American investigative journalist

Miranda Green is an American investigative journalist who writes The Understory for Atmos. She was previously a reporter for HuffPost, Floodlight News, The Hill, CNN and The Daily Beast. Green is most known for her investigative stories covering climate change, misinformation and American politics.

== Early life and education ==
Green was born in Los Angeles, California and grew up in Santa Barbara, California. She attended college at George Washington University.

== Career ==
Green started her career in Washington, D.C. where she spent seven years covering climate and politics as a staff reporter at CNN, The Hill, and The Daily Beast. In 2016, she was the national political reporter at Scripps News where she covered the 2016 presidential election.

Green moved to Los Angeles in 2020 and has focused her reporting on climate change, misinformation and corruption.

Her reporting has appeared in The Washington Post, New York Magazine, The New York Times and The Atlantic. Stories she’s written include an investigation into Lincoln Project founder John Weaver’s lascivious conversations with young men he hired; A deep dive into Donald Trump’s former Interior Secretary Ryan Zinke’s race to get back to D.C.; and reporting on the future of ‘Lithium Valley’ and the environmentally impacted residents living in California’s Salton Sea.

A story she wrote for New York Magazine in May 2023, about the largest jewelry heist in modern history, is currently under development-to be made into a feature film. In 2021 she was a finalist for the Susan M. Haas Fellowship, launched by the Academy Award winning director Cord Jefferson, for journalists breaking into show writing.

A two-part series she co-reported with NPR was chosen as a finalist for the 2023 Goldsmith Prize for Investigative Reporting and won the Los Angeles Press Club’s award on misinformation.
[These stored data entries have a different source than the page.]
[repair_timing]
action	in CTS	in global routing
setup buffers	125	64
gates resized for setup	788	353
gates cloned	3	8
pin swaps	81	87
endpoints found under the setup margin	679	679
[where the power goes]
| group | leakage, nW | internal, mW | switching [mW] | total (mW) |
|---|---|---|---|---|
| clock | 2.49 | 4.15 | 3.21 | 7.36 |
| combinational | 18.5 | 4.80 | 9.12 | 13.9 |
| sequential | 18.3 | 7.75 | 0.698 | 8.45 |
## config.mk

```make
export PLATFORM = sky130hd
export DESIGN_NAME = state_feedback_wrench_controller
export DESIGN_NICKNAME = d
export VERILOG_FILES = /design/src/hw/rtl/sfwc_pkg.sv /design/src/hw/rtl/state_feedback_wrench_controller.sv
export SDC_FILE = /design/constraint.sdc
export NUM_CORES = 2
export LEC_CHECK = 0
export ABC_AREA = 1
export BUFFER_PORTS_ARGS = -buffer_cell sky130_fd_sc_hd__buf_2
export CORE_MARGIN = 1
export CORE_UTILIZATION = 35
export CTS_CLUSTER_DIAMETER = 30
export DETAILED_ROUTE_END_ITERATION = 6
export SYNTH_ARGS = -nofsm -noshare
export SYNTH_HDL_FRONTEND = slang
export SYNTH_SLANG_ARGS = --single-unit
```

## constraint.sdc

```tcl
create_clock -name clk -period 10.5 [get_ports clk]
set_input_delay 2.1 -clock clk [delete_from_list [all_inputs] [get_ports clk]]
set_output_delay 2.1 -clock clk [all_outputs]
set_load 0.005 [all_outputs]
```

## src/hw/rtl/sfwc_pkg.sv

```systemverilog
// ----------------------------------------------------------------------------
// sfwc_pkg
// Shared types, codes and the built-in gain table of the state feedback
// wrench controller.
// ----------------------------------------------------------------------------
`timescale 1ns / 1ps

package sfwc_pkg;

    // Result status codes
    localparam logic [1:0] STATUS_OK       = 2'd0;
    localparam logic [1:0] STATUS_DISABLED = 2'd1;
    localparam logic [1:0] STATUS_LIMITS   = 2'd2;
    localparam logic [1:0] STATUS_LENGTH   = 2'd3;

    // Configuration register indexes
    localparam int         CFG_INDEX_W      = 3;
    localparam logic [2:0] CFG_MASS         = 3'd0;
    localparam logic [2:0] CFG_GRAVITY      = 3'd1;
    localparam logic [2:0] CFG_FORCE_MIN    = 3'd2;
    localparam logic [2:0] CFG_FORCE_MAX    = 3'd3;
    localparam logic [2:0] CFG_TORQUE_LIMIT = 3'd4;

    // Field widths
    localparam int DATA_W   = 32;
    localparam int ACC_W    = 56;
    localparam int CMD_MAX  = 4;
    localparam int CMD_IDX_W = 2;

    // Built-in gains, Q16.16, row-major 4 commands by 12 state elements
    localparam int DEF_ROWS = 4;
    localparam int DEF_COLS = 12;
    localparam logic signed [31:0] DEF_GAINS [DEF_ROWS*DEF_COLS] = '{
        32'sd0, 32'sd0, 32'sd0, 32'sd0, 32'sd0, 32'sd0,
        32'sd0, 32'sd0, 32'sd6689565, 32'sd0, 32'sd0, 32'sd10535283,
        -32'sd34173857, 32'sd0, 32'sd0, -32'sd708183, 32'sd0, 32'sd0,
        32'sd0, -32'sd28673239, 32'sd0, 32'sd0, -32'sd68814941, 32'sd0,
        32'sd0, -32'sd34173857, 32'sd0, 32'sd0, -32'sd708183, 32'sd0,
        32'sd28673239, 32'sd0, 32'sd0, 32'sd68814941, 32'sd0, 32'sd0,
        32'sd0, 32'sd0, -32'sd8230690, 32'sd0, 32'sd0, -32'sd1655532,
        32'sd0, 32'sd0, 32'sd0, 32'sd0, 32'sd0, 32'sd0
    };

    // Sequencer states
    typedef enum logic [1:0] {
        ST_IDLE,
        ST_MAC,
        ST_FF,
        ST_OUT
    } sfwc_state_t;

    // Gain for command c and element i, converted from Q16 to fb fraction bits.
    // Above Q16 the shift saturates; below Q16 it rounds half up.
    function automatic logic signed [31:0] gain_lookup(input int c, input int i,
                                                       input int fb);
        longint g;
        longint r;
        begin
            g = 64'sd0;
            if (c < DEF_ROWS && i < DEF_COLS)
            begin
                g = longint'(DEF_GAINS[c*DEF_COLS + i]);
            end
            if (fb >= 16)
            begin
                r = g <<< (fb - 16);
                if (r > 64'sd2147483647)
                begin
                    r = 64'sd2147483647;
                end
                else if (r < -64'sd2147483648)
                begin
                    r = -64'sd2147483648;
                end
            end
            else
            begin
                r = (g + (64'sd1 <<< (15 - fb))) >>> (16 - fb);
            end
            return 32'(r);
        end
    endfunction

endpackage

```

## src/hw/rtl/state_feedback_wrench_controller.sv

```systemverilog
// ----------------------------------------------------------------------------
// state_feedback_wrench_controller
// Datapath: each element runs one multiply per command in ST_MAC through one
// shared 32x32 multiplier; the last element adds a feedforward multiply
// (ST_FF) and an output state (ST_OUT) that holds while a result waits. An
// element past STATE_COUNT skips ST_MAC. A new element is taken only in
// ST_IDLE, once the multiplies of the previous one are done.
// Reset: sums, count and config registers return to defaults; no clearing pass.
// ----------------------------------------------------------------------------
`timescale 1ns / 1ps

module state_feedback_wrench_controller #(
    parameter int STATE_COUNT   = 12,
    parameter int COMMAND_COUNT = 4,
    parameter int FRACTION_BITS = 16
) (
    input  logic                              clk,
    input  logic                              rst_n,
    // configuration
    input  logic                              cfg_write_en,
    input  logic [sfwc_pkg::CFG_INDEX_W-1:0]  cfg_index,
    input  logic [sfwc_pkg::DATA_W-1:0]       cfg_data,
    // element input
    input  logic                              in_valid,
    output logic                              in_ready,
    input  logic                              enable,
    input  logic signed [sfwc_pkg::DATA_W-1:0] state_value,
    input  logic signed [sfwc_pkg::DATA_W-1:0] reference_value,
    input  logic                              last,
    // result output
    output logic                              out_valid,
    input  logic                              out_ready,
    output logic signed [sfwc_pkg::DATA_W-1:0] thrust_force,
    output logic signed [sfwc_pkg::DATA_W-1:0] torque_first,
    output logic signed [sfwc_pkg::DATA_W-1:0] torque_second,
    output logic signed [sfwc_pkg::DATA_W-1:0] torque_third,
    output logic                              saturated,
    output logic [1:0]                        status
);

    import sfwc_pkg::*;

    localparam int CW = $clog2(STATE_COUNT + 1);
    localparam int EW = ACC_W + 1;
    localparam logic signed [63:0] RND_HALF = 64'sd1 <<< (FRACTION_BITS - 1);

    // ------------------------------------------------------------------
    // Registers
    // ------------------------------------------------------------------
    sfwc_state_t               state_reg, state_next;
    logic signed [31:0]        mass_reg, gravity_reg, force_min_reg;
    logic signed [31:0]        force_max_reg, torque_limit_reg;
    logic signed [ACC_W-1:0]   sums_reg [CMD_MAX];
    logic [CW-1:0]             count_reg;
    logic                      ovf_reg;
    logic [CW-1:0]             idx_reg;
    logic [CMD_IDX_W-1:0]      cmd_reg;
    logic signed [31:0]        err_reg;
    logic                      last_reg;
    logic [1:0]                status_reg;
    logic signed [63:0]        prod_reg;
    logic                      prod_acc_reg;
    logic [CMD_IDX_W-1:0]      prod_cmd_reg;
    logic                      out_valid_reg;
    logic signed [31:0]        thrust_reg, tq1_reg, tq2_reg, tq3_reg;
    logic                      sat_reg;
    logic [1:0]                out_status_reg;

    // ------------------------------------------------------------------
    // Sequencer controls
    // ------------------------------------------------------------------
    logic in_fire;
    logic mac_en;
    logic ff_en;
    logic out_load;
    logic cmd_done;
    logic skip_elem;

    assign in_fire   = in_valid && in_ready;
    assign skip_elem = (count_reg >= CW'(STATE_COUNT));
    assign cmd_done  = (cmd_reg == CMD_IDX_W'(COMMAND_COUNT - 1));

    // next state
    always_comb
    begin
        state_next = state_reg;
        case (state_reg)
            ST_IDLE:
            begin
                if (in_valid)
                begin
                    if (!skip_elem)
                    begin
                        state_next = ST_MAC;
                    end
                    else if (last)
                    begin
                        state_next = ST_FF;
                    end
                end
            end
            ST_MAC:
            begin
                if (cmd_done)
                begin
                    state_next = last_reg ? ST_FF : ST_IDLE;
                end
            end
            ST_FF:
            begin
                state_next = ST_OUT;
            end
            ST_OUT:
            begin
                if (!out_valid_reg || out_ready)
                begin
                    state_next = ST_IDLE;
                end
            end
            default:
            begin
                state_next = ST_IDLE;
            end
        endcase
    end

    // state outputs
    always_comb
    begin
        in_ready = 1'b0;
        mac_en   = 1'b0;
        ff_en    = 1'b0;
        out_load = 1'b0;
        case (state_reg)
            ST_IDLE: in_ready = 1'b1;
            ST_MAC:  mac_en   = 1'b1;
            ST_FF:   ff_en    = 1'b1;
            ST_OUT:  out_load = !out_valid_reg || out_ready;
            default: in_ready = 1'b0;
        endcase
    end

    // ------------------------------------------------------------------
    // Shared multiplier
    // ------------------------------------------------------------------
    logic signed [31:0] mul_a, mul_b;
    logic signed [63:0] mul_out;

    assign mul_a   = ff_en ? mass_reg : gain_lookup(int'(cmd_reg), int'(idx_reg),
                                                    FRACTION_BITS);
    assign mul_b   = ff_en ? gravity_reg : err_reg;
    assign mul_out = mul_a * mul_b;

    // ------------------------------------------------------------------
    // Rounding and saturating accumulate
    // ------------------------------------------------------------------
    logic signed [63:0]     prod_rnd;
    logic signed [EW-1:0]   acc_sum;
    logic signed [ACC_W-1:0] acc_sat;

    assign prod_rnd = (prod_reg + RND_HALF) >>> FRACTION_BITS;
    assign acc_sum  = EW'(sums_reg[prod_cmd_reg]) + $signed(prod_rnd[EW-1:0]);

    always_comb
    begin
        if (acc_sum[EW-1] != acc_sum[EW-2])
        begin
            acc_sat = acc_sum[EW-1] ? {1'b1, {(ACC_W-1){1'b0}}}
                                    : {1'b0, {(ACC_W-1){1'b1}}};
        end
        else
        begin
            acc_sat = acc_sum[ACC_W-1:0];
        end
    end

    // ------------------------------------------------------------------
    // Element error, saturated to 32 bits
    // ------------------------------------------------------------------
    logic signed [32:0] diff;
    logic signed [31:0] err_sat;

    assign diff = 33'(state_value) - 33'(reference_value);
    always_comb
    begin
        if (diff[32] != diff[31])
        begin
            err_sat = diff[32] ? 32'sh8000_0000 : 32'sh7fff_ffff;
        end
        else
        begin
            err_sat = diff[31:0];
        end
    end

    // status of a vector, checked on its last element
    logic [1:0] status_calc;
    always_comb
    begin
        if (!enable)
        begin
            status_calc = STATUS_DISABLED;
        end
        else if (force_max_reg < force_min_reg || torque_limit_reg <= 32'sd0)
        begin
            status_calc = STATUS_LIMITS;
        end
        else if (ovf_reg || count_reg != CW'(STATE_COUNT - 1))
        begin
            status_calc = STATUS_LENGTH;
        end
        else
        begin
            status_calc = STATUS_OK;
        end
    end

    // ------------------------------------------------------------------
    // Feedforward, clamps and saturation flag
    // ------------------------------------------------------------------
    logic signed [EW-1:0] thrust_raw;
    logic signed [EW-1:0] f_min_x, f_max_x, t_pos_x, t_neg_x;
    logic signed [EW-1:0] tq_raw [3];
    logic signed [31:0]   thrust_cl;
    logic signed [31:0]   tq_cl [3];
    logic                 sat_any;

    assign thrust_raw = $signed(prod_rnd[EW-1:0]) + EW'(sums_reg[0]);
    assign f_min_x    = EW'(force_min_reg);
    assign f_max_x    = EW'(force_max_reg);
    assign t_pos_x    = EW'(torque_limit_reg);
    assign t_neg_x    = -EW'(torque_limit_reg);

    always_comb
    begin
        sat_any = 1'b0;
        if (thrust_raw < f_min_x)
        begin
            thrust_cl = force_min_reg;
            sat_any   = 1'b1;
        end
        else if (thrust_raw > f_max_x)
        begin
            thrust_cl = force_max_reg;
            sat_any   = 1'b1;
        end
        else
        begin
            thrust_cl = thrust_raw[31:0];
        end
        for (int k = 0; k < 3; k++)
        begin
            tq_raw[k] = EW'(sums_reg[k+1]);
            if (tq_raw[k] < t_neg_x)
            begin
                tq_cl[k] = t_neg_x[31:0];
                sat_any  = 1'b1;
            end
            else if (tq_raw[k] > t_pos_x)
            begin
                tq_cl[k] = torque_limit_reg;
                sat_any  = 1'b1;
            end
            else
            begin
                tq_cl[k] = tq_raw[k][31:0];
            end
        end
    end

    // ------------------------------------------------------------------
    // Configuration registers
    // ------------------------------------------------------------------
    always_ff @(posedge clk or negedge rst_n)
    begin
        if (!rst_n)
        begin
            mass_reg         <= 32'sd65536;
            gravity_reg      <= 32'sd642253;
            force_min_reg    <= 32'sd0;
            force_max_reg    <= 32'sd1638400;
            torque_limit_reg <= 32'sd524288;
        end
        else if (cfg_write_en)
        begin
            case (cfg_index)
                CFG_MASS:         mass_reg         <= cfg_data;
                CFG_GRAVITY:      gravity_reg      <= cfg_data;
                CFG_FORCE_MIN:    force_min_reg    <= cfg_data;
                CFG_FORCE_MAX:    force_max_reg    <= cfg_data;
                CFG_TORQUE_LIMIT: torque_limit_reg <= cfg_data;
                default:          mass_reg         <= mass_reg;
            endcase
        end
    end

    // ------------------------------------------------------------------
    // Control state
    // ------------------------------------------------------------------
    always_ff @(posedge clk or negedge rst_n)
    begin
        if (!rst_n)
        begin
            state_reg     <= ST_IDLE;
            count_reg     <= '0;
            ovf_reg       <= 1'b0;
            cmd_reg       <= '0;
            last_reg      <= 1'b0;
            prod_acc_reg  <= 1'b0;
            out_valid_reg <= 1'b0;
            for (int k = 0; k < CMD_MAX; k++)
            begin
                sums_reg[k] <= '0;
            end
        end
        else
        begin
            state_reg <= state_next;

            // element transfer: count it or flag the overflow; the last one clears both
            if (in_fire)
            begin
                last_reg <= last;
                cmd_reg  <= '0;
                if (last)
                begin
                    count_reg <= '0;
                    ovf_reg   <= 1'b0;
                end
                else if (skip_elem)
                begin
                    ovf_reg <= 1'b1;
                end
                else
                begin
                    count_reg <= count_reg + CW'(1);
                end
            end

            if (mac_en)
            begin
                cmd_reg <= cmd_reg + CMD_IDX_W'(1);
            end

            // accumulate the pending product
            prod_acc_reg <= mac_en;
            if (prod_acc_reg)
            begin
                sums_reg[prod_cmd_reg] <= acc_sat;
            end

            // result register
            if (out_load)
            begin
                out_valid_reg <= 1'b1;
                for (int k = 0; k < CMD_MAX; k++)
                begin
                    sums_reg[k] <= '0;
                end
            end
            else if (out_valid_reg && out_ready)
            begin
                out_valid_reg <= 1'b0;
            end
        end
    end

    // ------------------------------------------------------------------
    // Payload registers
    // ------------------------------------------------------------------
    always_ff @(posedge clk)
    begin
        if (in_fire)
        begin
            err_reg    <= err_sat;
            idx_reg    <= count_reg;
            status_reg <= status_calc;
        end
        if (mac_en || ff_en)
        begin
            prod_reg     <= mul_out;
            prod_cmd_reg <= cmd_reg;
        end
        if (out_load)
        begin
            out_status_reg <= status_reg;
            if (status_reg == STATUS_OK)
            begin
                thrust_reg <= thrust_cl;
                tq1_reg    <= tq_cl[0];
                tq2_reg    <= tq_cl[1];
                tq3_reg    <= tq_cl[2];
                sat_reg    <= sat_any;
            end
            else
            begin
                thrust_reg <= '0;
                tq1_reg    <= '0;
                tq2_reg    <= '0;
                tq3_reg    <= '0;
                sat_reg    <= 1'b0;
            end
        end
    end

    assign out_valid     = out_valid_reg;
    assign thrust_force  = thrust_reg;
    assign torque_first  = tq1_reg;
    assign torque_second = tq2_reg;
    assign torque_third  = tq3_reg;
    assign saturated     = sat_reg;
    assign status        = out_status_reg;

endmodule

```

==> qor.yml <==
outcome: "finished clean"
cts-buffers-inserted: 148
insertion_delay_ns: 0.81
grt_pass1_vias: 76500
clock-sinks: 616
ioPinCount: 239
cpLargestDelayFamily: "adder cells"
setup_viol: 0
synth_edf_count: 220
dr.pass1.iters: 7
worst_pin_slew_ns: 1.30
yosys_warnings: 0
htreeDepth: 4
fmax_mhz: 99.4
syn_nets: 12900
whs_path_depth: 2
regArea_mm2: 0.0165
async_flop_share_pct: 64.3
dp_hpwl_um: 259000
cts_tree: "done"
grt_pass1_wl_um: 476000
holdPathEnd: "mass_reg[19]"
nNetsFinal: 13200
via_count: 76100
r2r_cells: 42
timing.rr.start: "cmd_reg[0]"
avgViaCountPerCell: 5.25
die_y_um: 497
post_synth_instance_area_mm2: 0.0857
synth-seq-area-share_pct: 19.3
fp.dieArea_mm2: 0.247
hold_buffers: 0
row_count: 181
ys_types: 67
hold_class: "flop to flop"
portBuffers: 238
grt_setup_unrepaired: "false"
finalMaxSlewViolations: 0
synth-seq-cells: 616
hold_start: "mass_reg[19]"
startpoint_type: "flop"
synth_ff_type: "dfrtp_1"
drc: 0
endpoint_kind: "flop"
multiInputGateArea_mm2: 0.0603
cts_buffer_depth: 3
critPathKind: "flop to flop"
crit_slowest_cell: "fa_2"
root_buffer: "clkbuf_16"
finalHoldViolCount: 0
track_usage_pct: 25.3
path_buf_inv: 14
slew-limit-headroom_pct: 13.5
finalCriticalPeriod_ns: 10.06
die_w_um: 497
initial_core_util_pct: 35.2
grt-ovfl-total: 0
fin_skew_ns: 0.0610
routabilityCongestion: 1.03
core_area_mm2: 0.243
r2r-end: "prod_reg[59]"
cp_max_fo: 16
synthesis.area_per_instance_um2: 7.85
drive_gt1_share_pct: 7.54
slowest_delay_ns: 0.70
cp.required_ns: 11.01
finalCritPeriodShare_pct: 95.8
drv_cap: 0
postSynthCellCount: 10900
routed_wl_um: 313000
n_fill_cell: 25200
final_antenna_net_count: 0
clk_pin_slew_ns: 0.05
wire_per_inst_um: 21.6
area.growth.synth_to_final_pct: 12.8
timing.critical_path.mode_cell: "inv_1"
antenna_found_initial: 14
reg2reg_slack_ns: 0.44
drt_iter0_drc: 7084
arrival_ns: 10.56
tns_ns: 0
grt_max_degree: 113
largest_reg_flops: 224
==> tightest hold or removal path, cell delays in order, from the launching register on <==
cell and delay [ns]:
dfrtp_1 0.33, nand2_1 0.05, o21ai_0 0.06
==> per-stage QoR <==
stage	std cells	util, %	hold WS, ns	worst slack, ns	instance area [µm²]
4_1_cts	14500	39.7	0.477	0.0497	96600
2_1_floorplan	10900	-	0.427	1.17	85700
3_5_place_dp	14200	37.5	0.468	0.110	91300
3_3_place_gp	14200	37.5	0.459	0.115	91300
6_report	14500	39.7	0.478	0.442	96600
5_1_grt	14500	39.7	0.498	0.00899	96600
==> cell type report <==
type	count	area share, %
Inverter	2042	7.95
Antenna cell	7	0.0181
Multi-Input combinational cell	7904	62.4
Tap cell	3202	4.15
Clock inverter	87	1.23
Timing Repair Buffer	449	2.95
Clock buffer	189	4.23
Sequential cell	616	17.1
==> cell usage after synthesis (15+ instances only) <==
cell / count / area [µm²]
a21oi_1: 579 / 2900
nand4_1: 92 / 576
dfstp_2: 16 / 420
nand2_1: 2291 / 8600
xor2_1: 167 / 1460
o21ai_0: 641 / 3210
clkbuf_1: 296 / 1110
a21o_1: 21 / 158
inv_2: 21 / 78.8
clkinv_1: 30 / 113
o22ai_1: 109 / 682
edfxtp_1: 220 / 6610
fa_1: 1085 / 21700
o21a_1: 37 / 278
o221ai_1: 15 / 131
xnor2_1: 82 / 718
o21ai_1: 80 / 400
dfrtp_1: 380 / 9510
nor2_1: 1033 / 3880
buf_2: 30 / 150
or2_2: 17 / 106
nor3_1: 84 / 420
a31oi_1: 53 / 332
nor4_1: 41 / 257
o211ai_1: 88 / 661
inv_1: 1991 / 7470
nand3_1: 412 / 2060
ha_1: 821 / 10300
==> how the worst max path moves through the flow <==
stage               cells after the start  startpoint           end
CTS                                    36  cmd_reg[0]  prod_reg[52]
floorplan                              35  cmd_reg[0]  prod_reg[61]
finish                                 42  cmd_reg[0]  prod_reg[59]
global route                           36  cmd_reg[0]  prod_reg[61]
global placement                       36  cmd_reg[0]  prod_reg[52]
detailed placement                     36  cmd_reg[0]  prod_reg[52]
==> cell usage in the layout, fill, tap and decap left out, drive strengths merged, types with 42 or more instances in the layout <==
cell | Yosys | final
a21oi | 580 | 580
a31oi | 53 | 53
buf | 53 | 449
clkbuf | 296 | 189
clkinv | 30 | 68
dfrtp | 380 | 380
edfxtp | 220 | 220
fa | 1085 | 1085
ha | 821 | 821
inv | 2012 | 2022
nand2 | 2298 | 2298
nand3 | 416 | 416
nand4 | 94 | 94
nor2 | 1043 | 1043
nor3 | 87 | 87
nor4 | 42 | 42
o211ai | 88 | 88
o21ai | 727 | 727
o22ai | 109 | 109
xnor2 | 82 | 82
xor2 | 168 | 168
==> routing by layer <==
layer	wire [µm]	part of all wire, %	vias to the layer above	GRT usage (%)
met5	27	0.0086	-	0
met1	133000	42	37200	33.6
met2	141000	45	3137	40.3
met3	24100	7.7	634	3.97
li1	-	-	35200	-
met4	15900	5.1	4	11.4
A story from the series won first place for the 2024 Southern Environmental Law Center’s Reed Award for reporting on the environment. Her joint Floodlight/NPR investigation into a grassroots seeming anti-solar group that had ties to a conservative political activist won second place in the 2024 National Headliner Awards for investigative collaborations. It is also a finalist for the 2024 Los Angeles Press Club Award for digital investigations.